Try it -> Where the line containing "li1: - / - / 31700" appears, end your copy; everything from the first line of the records below up to and including it must be reproduced exactly.

Listed records ->
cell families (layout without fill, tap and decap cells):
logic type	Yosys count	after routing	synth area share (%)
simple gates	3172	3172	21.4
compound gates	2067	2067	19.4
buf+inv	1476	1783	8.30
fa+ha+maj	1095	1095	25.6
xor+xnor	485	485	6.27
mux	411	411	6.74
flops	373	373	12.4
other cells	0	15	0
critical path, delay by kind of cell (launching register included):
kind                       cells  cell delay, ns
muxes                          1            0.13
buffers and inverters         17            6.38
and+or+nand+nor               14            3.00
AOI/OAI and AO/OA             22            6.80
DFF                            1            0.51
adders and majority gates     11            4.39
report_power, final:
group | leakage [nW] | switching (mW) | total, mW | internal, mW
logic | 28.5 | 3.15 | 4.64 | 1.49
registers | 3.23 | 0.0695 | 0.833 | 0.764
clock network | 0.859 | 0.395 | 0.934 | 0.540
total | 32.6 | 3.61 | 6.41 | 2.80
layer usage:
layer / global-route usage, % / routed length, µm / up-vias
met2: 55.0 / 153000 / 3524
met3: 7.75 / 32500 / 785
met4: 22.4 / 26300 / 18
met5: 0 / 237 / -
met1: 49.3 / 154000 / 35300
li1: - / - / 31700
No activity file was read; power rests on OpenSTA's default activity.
### config.mk
export PLATFORM = sky130hd
export DESIGN_NAME = i2cx_status_ext
export DESIGN_NICKNAME = d
export VERILOG_FILES = /design/src/include/i2cx_pkg.sv /design/src/hdl/i2cx_status_ext.sv
export SDC_FILE = /design/constraint.sdc
export NUM_CORES = 1
export LEC_CHECK = 0
export BUFFER_PORTS_ARGS = -buffer_cell sky130_fd_sc_hd__buf_2
export CAP_MARGIN = 20
export CORE_MARGIN = 4
export CORE_UTILIZATION = 39
export DETAILED_ROUTE_END_ITERATION = 16
export PLACE_DENSITY = 0.82
export SYNTH_ARGS = -nofsm -noshare
export SYNTH_HDL_FRONTEND = slang
export SYNTH_SLANG_ARGS = --single-unit
### constraint.sdc
create_clock -name clk_i -period 2.9 [get_ports clk_i]
set_input_delay 0.87 -clock clk_i [delete_from_list [all_inputs] [get_ports clk_i]]
set_output_delay 0.87 -clock clk_i [all_outputs]
set_load 0.03 [all_outputs]
### src/include/i2cx_pkg.sv
// i2cx_pkg: register map, field positions and reset values
// assumes a 32-bit register port with byte offsets
package i2cx_pkg;

  localparam int unsigned ADDR_W = 8;
  localparam int unsigned DATA_W = 32;

  // register byte offsets
  localparam logic [ADDR_W-1:0] OFS_IRQ_ENABLE = 8'h04;
  localparam logic [ADDR_W-1:0] OFS_STATUS     = 8'h08;
  localparam logic [ADDR_W-1:0] OFS_IRQ_SOURCE = 8'h28;
  localparam logic [ADDR_W-1:0] OFS_EXT_MODE   = 8'h2C;
  localparam logic [ADDR_W-1:0] OFS_PIN_FUNC   = 8'h48;

  // field positions
  localparam int unsigned BIT_STOP_DET  = 5;
  localparam int unsigned BIT_SLAVE_TX  = 14;
  localparam int unsigned BIT_STOP_EN   = 5;
  localparam int unsigned BIT_TX_MODE   = 0;
  localparam int unsigned BIT_GPIO_SEL  = 0;
  localparam int unsigned CODE_W        = 3;

  // interrupt source codes: none, and the one reported for a detected stop
  localparam logic [CODE_W-1:0] CODE_NONE = 3'h0;
  localparam logic [CODE_W-1:0] CODE_STOP = 3'h6;

  // reset values
  localparam logic RST_TX_MODE  = 1'h1;
  localparam logic RST_GPIO_SEL = 1'h0;
  localparam logic RST_STOP_EN  = 1'h0;
  localparam logic RST_FLAG     = 1'h0;

  localparam logic [DATA_W-1:0] ZERO_WORD = 32'h0000_0000;

endpackage

### src/hdl/i2cx_status_ext.sv
// i2cx_status_ext: status flags, transmit-ready mode and pin function
// select added beside a two-wire bus controller core.
// assumes the core runs on clk_i and pins are asynchronous to it.
`timescale 1ns/10ps

module i2cx_status_ext
  import i2cx_pkg::*;
(
  input  wire logic                        clk_i,
  input  wire logic                        rst_b_i,
  input  wire logic [i2cx_pkg::ADDR_W-1:0] addr_i,
  input  wire logic [i2cx_pkg::DATA_W-1:0] wr_data_i,
  input  wire logic                        wr_en_i,
  input  wire logic                        rd_en_i,
  output logic      [i2cx_pkg::DATA_W-1:0] rd_data_o,
  input  wire logic                        sda_i,
  input  wire logic                        scl_i,
  input  wire logic                        slave_tx_role_i,
  input  wire logic                        loopback_i,
  input  wire logic                        slave_addr_rd_i,
  input  wire logic                        on_master_ack_i,
  input  wire logic                        on_holding_copy_i,
  input  wire logic                        core_sda_low_i,
  input  wire logic                        core_scl_low_i,
  input  wire logic                        gpio_sda_dir_i,
  input  wire logic                        gpio_scl_dir_i,
  input  wire logic                        gpio_sda_out_i,
  input  wire logic                        gpio_scl_out_i,
  output logic                             sda_o,
  output logic                             sda_oe_o,
  output logic                             scl_o,
  output logic                             scl_oe_o,
  output logic                             tx_ready_o,
  output logic                             stop_irq_o,
  output logic                             pin_gpio_select_o,
  output logic                             tx_ready_mode_select_o
);
  import i2cx_pkg::*;

  logic [1:0]        sda_sync_r;
  logic [1:0]        scl_sync_r;
  logic              sda_prev_r;
  logic              scl_prev_r;
  logic              start_seen;
  logic              stop_seen;
  logic              slave_tx_direction_flag_r;
  logic              slave_tx_direction_nxt;
  logic              stop_detected_flag_r;
  logic              stop_detected_nxt;
  logic              stop_irq_enable_r;
  logic              tx_ready_mode_select_r;
  logic              pin_gpio_select_r;
  logic              wr_status;
  logic              rd_source;
  logic [CODE_W-1:0] interrupt_code_field;
  logic              tx_ready_nxt;
  logic [DATA_W-1:0] rd_nxt;

  // pins: two flops, then one more stage for edge finding
  always_ff @(posedge clk_i or negedge rst_b_i) begin
    if (!rst_b_i) begin
      sda_sync_r <= 2'h3;
      scl_sync_r <= 2'h3;
      sda_prev_r <= 1'h1;
      scl_prev_r <= 1'h1;
    end else begin
      sda_sync_r <= {sda_sync_r[0], sda_i};
      scl_sync_r <= {scl_sync_r[0], scl_i};
      sda_prev_r <= sda_sync_r[1];
      scl_prev_r <= scl_sync_r[1];
    end
  end

  // sda edge while scl stays high
  assign start_seen = scl_sync_r[1] && scl_prev_r && sda_prev_r
                      && !sda_sync_r[1];
  assign stop_seen  = scl_sync_r[1] && scl_prev_r && !sda_prev_r
                      && sda_sync_r[1];

  assign wr_status = wr_en_i && (addr_i == OFS_STATUS);
  assign rd_source = rd_en_i && (addr_i == OFS_IRQ_SOURCE);

  assign interrupt_code_field = (stop_detected_flag_r && stop_irq_enable_r)
                                ? CODE_STOP : CODE_NONE;

  // slave-transmit direction flag
  always_comb begin
    slave_tx_direction_nxt = slave_tx_direction_flag_r;
    if (start_seen || stop_seen) begin
      slave_tx_direction_nxt = 1'b0;
    end
    if (wr_status && wr_data_i[BIT_SLAVE_TX]) begin
      slave_tx_direction_nxt = 1'b0;
    end
    if (!slave_tx_role_i) begin
      slave_tx_direction_nxt = 1'b0;
    end
    if (slave_addr_rd_i) begin
      slave_tx_direction_nxt = 1'b1;
    end
    if (loopback_i) begin
      slave_tx_direction_nxt = 1'b0;
    end
  end

  always_ff @(posedge clk_i or negedge rst_b_i) begin
    if (!rst_b_i) begin
      slave_tx_direction_flag_r <= RST_FLAG;
    end else begin
      slave_tx_direction_flag_r <= slave_tx_direction_nxt;
    end
  end

  // stop-detected flag
  always_comb begin
    stop_detected_nxt = stop_detected_flag_r;
    if (wr_status && wr_data_i[BIT_STOP_DET]) begin
      stop_detected_nxt = 1'b0;
    end
    if (rd_source && (interrupt_code_field == CODE_STOP)) begin
      stop_detected_nxt = 1'b0;
    end
    if (stop_seen) begin
      stop_detected_nxt = 1'b1;
    end
  end

  always_ff @(posedge clk_i or negedge rst_b_i) begin
    if (!rst_b_i) begin
      stop_detected_flag_r <= RST_FLAG;
    end else begin
      stop_detected_flag_r <= stop_detected_nxt;
    end
  end

  // software-written control bits
  always_ff @(posedge clk_i or negedge rst_b_i) begin
    if (!rst_b_i) begin
      stop_irq_enable_r      <= RST_STOP_EN;
      tx_ready_mode_select_r <= RST_TX_MODE;
      pin_gpio_select_r      <= RST_GPIO_SEL;
    end else if (wr_en_i) begin
      if (addr_i == OFS_IRQ_ENABLE) begin
        stop_irq_enable_r <= wr_data_i[BIT_STOP_EN];
      end
      if (addr_i == OFS_EXT_MODE) begin
        tx_ready_mode_select_r <= wr_data_i[BIT_TX_MODE];
      end
      if (addr_i == OFS_PIN_FUNC) begin
        pin_gpio_select_r <= wr_data_i[BIT_GPIO_SEL];
      end
    end
  end

  // transmit data ready event
  always_comb begin
    tx_ready_nxt = on_holding_copy_i;
    if (slave_tx_role_i && !tx_ready_mode_select_r) begin
      tx_ready_nxt = slave_addr_rd_i || on_master_ack_i;
    end else if (slave_tx_role_i) begin
      tx_ready_nxt = on_holding_copy_i;
    end else begin
      tx_ready_nxt = on_holding_copy_i;
    end
  end

  always_ff @(posedge clk_i or negedge rst_b_i) begin
    if (!rst_b_i) begin
      tx_ready_o <= 1'b0;
      stop_irq_o <= 1'b0;
    end else begin
      tx_ready_o <= tx_ready_nxt;
      stop_irq_o <= stop_detected_nxt && stop_irq_enable_r;
    end
  end

  // read mux; unmapped and idle cycles return zero
  always_comb begin
    rd_nxt = ZERO_WORD;
    if (rd_en_i) begin
      case (addr_i)
        OFS_IRQ_ENABLE: rd_nxt[BIT_STOP_EN] = stop_irq_enable_r;
        OFS_STATUS: begin
          rd_nxt[BIT_SLAVE_TX] = slave_tx_direction_flag_r;
          rd_nxt[BIT_STOP_DET] = stop_detected_flag_r;
        end
        OFS_IRQ_SOURCE: rd_nxt[CODE_W-1:0] = interrupt_code_field;
        OFS_EXT_MODE: begin
          rd_nxt[BIT_TX_MODE] = tx_ready_mode_select_r;
        end
        OFS_PIN_FUNC: begin
          rd_nxt[BIT_GPIO_SEL] = pin_gpio_select_r;
        end
        default: rd_nxt = ZERO_WORD;
      endcase
    end
  end

  always_ff @(posedge clk_i or negedge rst_b_i) begin
    if (!rst_b_i) begin
      rd_data_o <= ZERO_WORD;
    end else begin
      rd_data_o <= rd_nxt;
    end
  end

  // pin ownership: open-drain bus use or gpio push-pull
  always_ff @(posedge clk_i or negedge rst_b_i) begin
    if (!rst_b_i) begin
      sda_o    <= 1'b0;
      sda_oe_o <= 1'b0;
      scl_o    <= 1'b0;
      scl_oe_o <= 1'b0;
    end else if (pin_gpio_select_r) begin
      sda_o    <= gpio_sda_out_i;
      sda_oe_o <= gpio_sda_dir_i;
      scl_o    <= gpio_scl_out_i;
      scl_oe_o <= gpio_scl_dir_i;
    end else begin
      sda_o    <= 1'b0;
      sda_oe_o <= core_sda_low_i;
      scl_o    <= 1'b0;
      scl_oe_o <= core_scl_low_i;
    end
  end

  always_ff @(posedge clk_i or negedge rst_b_i) begin
    if (!rst_b_i) begin
      pin_gpio_select_o      <= RST_GPIO_SEL;
      tx_ready_mode_select_o <= RST_TX_MODE;
    end else begin
      pin_gpio_select_o      <= pin_gpio_select_r;
      tx_ready_mode_select_o <= tx_ready_mode_select_r;
    end
  end

endmodule // i2cx_status_ext

==> results of run 1 <==
==> through the flow <==
stage | power, mW | utilization, %
global placement | 0.462 | 45.4
global route | 0.642 | 46.4
floorplan | 0.452 | -
CTS | 0.617 | 46.4
detailed placement | 0.466 | 45.4
finish | 0.610 | 46.4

Answer box ->
cell families (layout without fill, tap and decap cells):
logic type	Yosys count	after routing	synth area share (%)
simple gates	3172	3172	21.4
compound gates	2067	2067	19.4
buf+inv	1476	1783	8.30
fa+ha+maj	1095	1095	25.6
xor+xnor	485	485	6.27
mux	411	411	6.74
flops	373	373	12.4
other cells	0	15	0
critical path, delay by kind of cell (launching register included):
kind                       cells  cell delay, ns
muxes                          1            0.13
buffers and inverters         17            6.38
and+or+nand+nor               14            3.00
AOI/OAI and AO/OA             22            6.80
DFF                            1            0.51
adders and majority gates     11            4.39
report_power, final:
group | leakage [nW] | switching (mW) | total, mW | internal, mW
logic | 28.5 | 3.15 | 4.64 | 1.49
registers | 3.23 | 0.0695 | 0.833 | 0.764
clock network | 0.859 | 0.395 | 0.934 | 0.540
total | 32.6 | 3.61 | 6.41 | 2.80
layer usage:
layer / global-route usage, % / routed length, µm / up-vias
met2: 55.0 / 153000 / 3524
met3: 7.75 / 32500 / 785
met4: 22.4 / 26300 / 18
met5: 0 / 237 / -
met1: 49.3 / 154000 / 35300
li1: - / - / 31700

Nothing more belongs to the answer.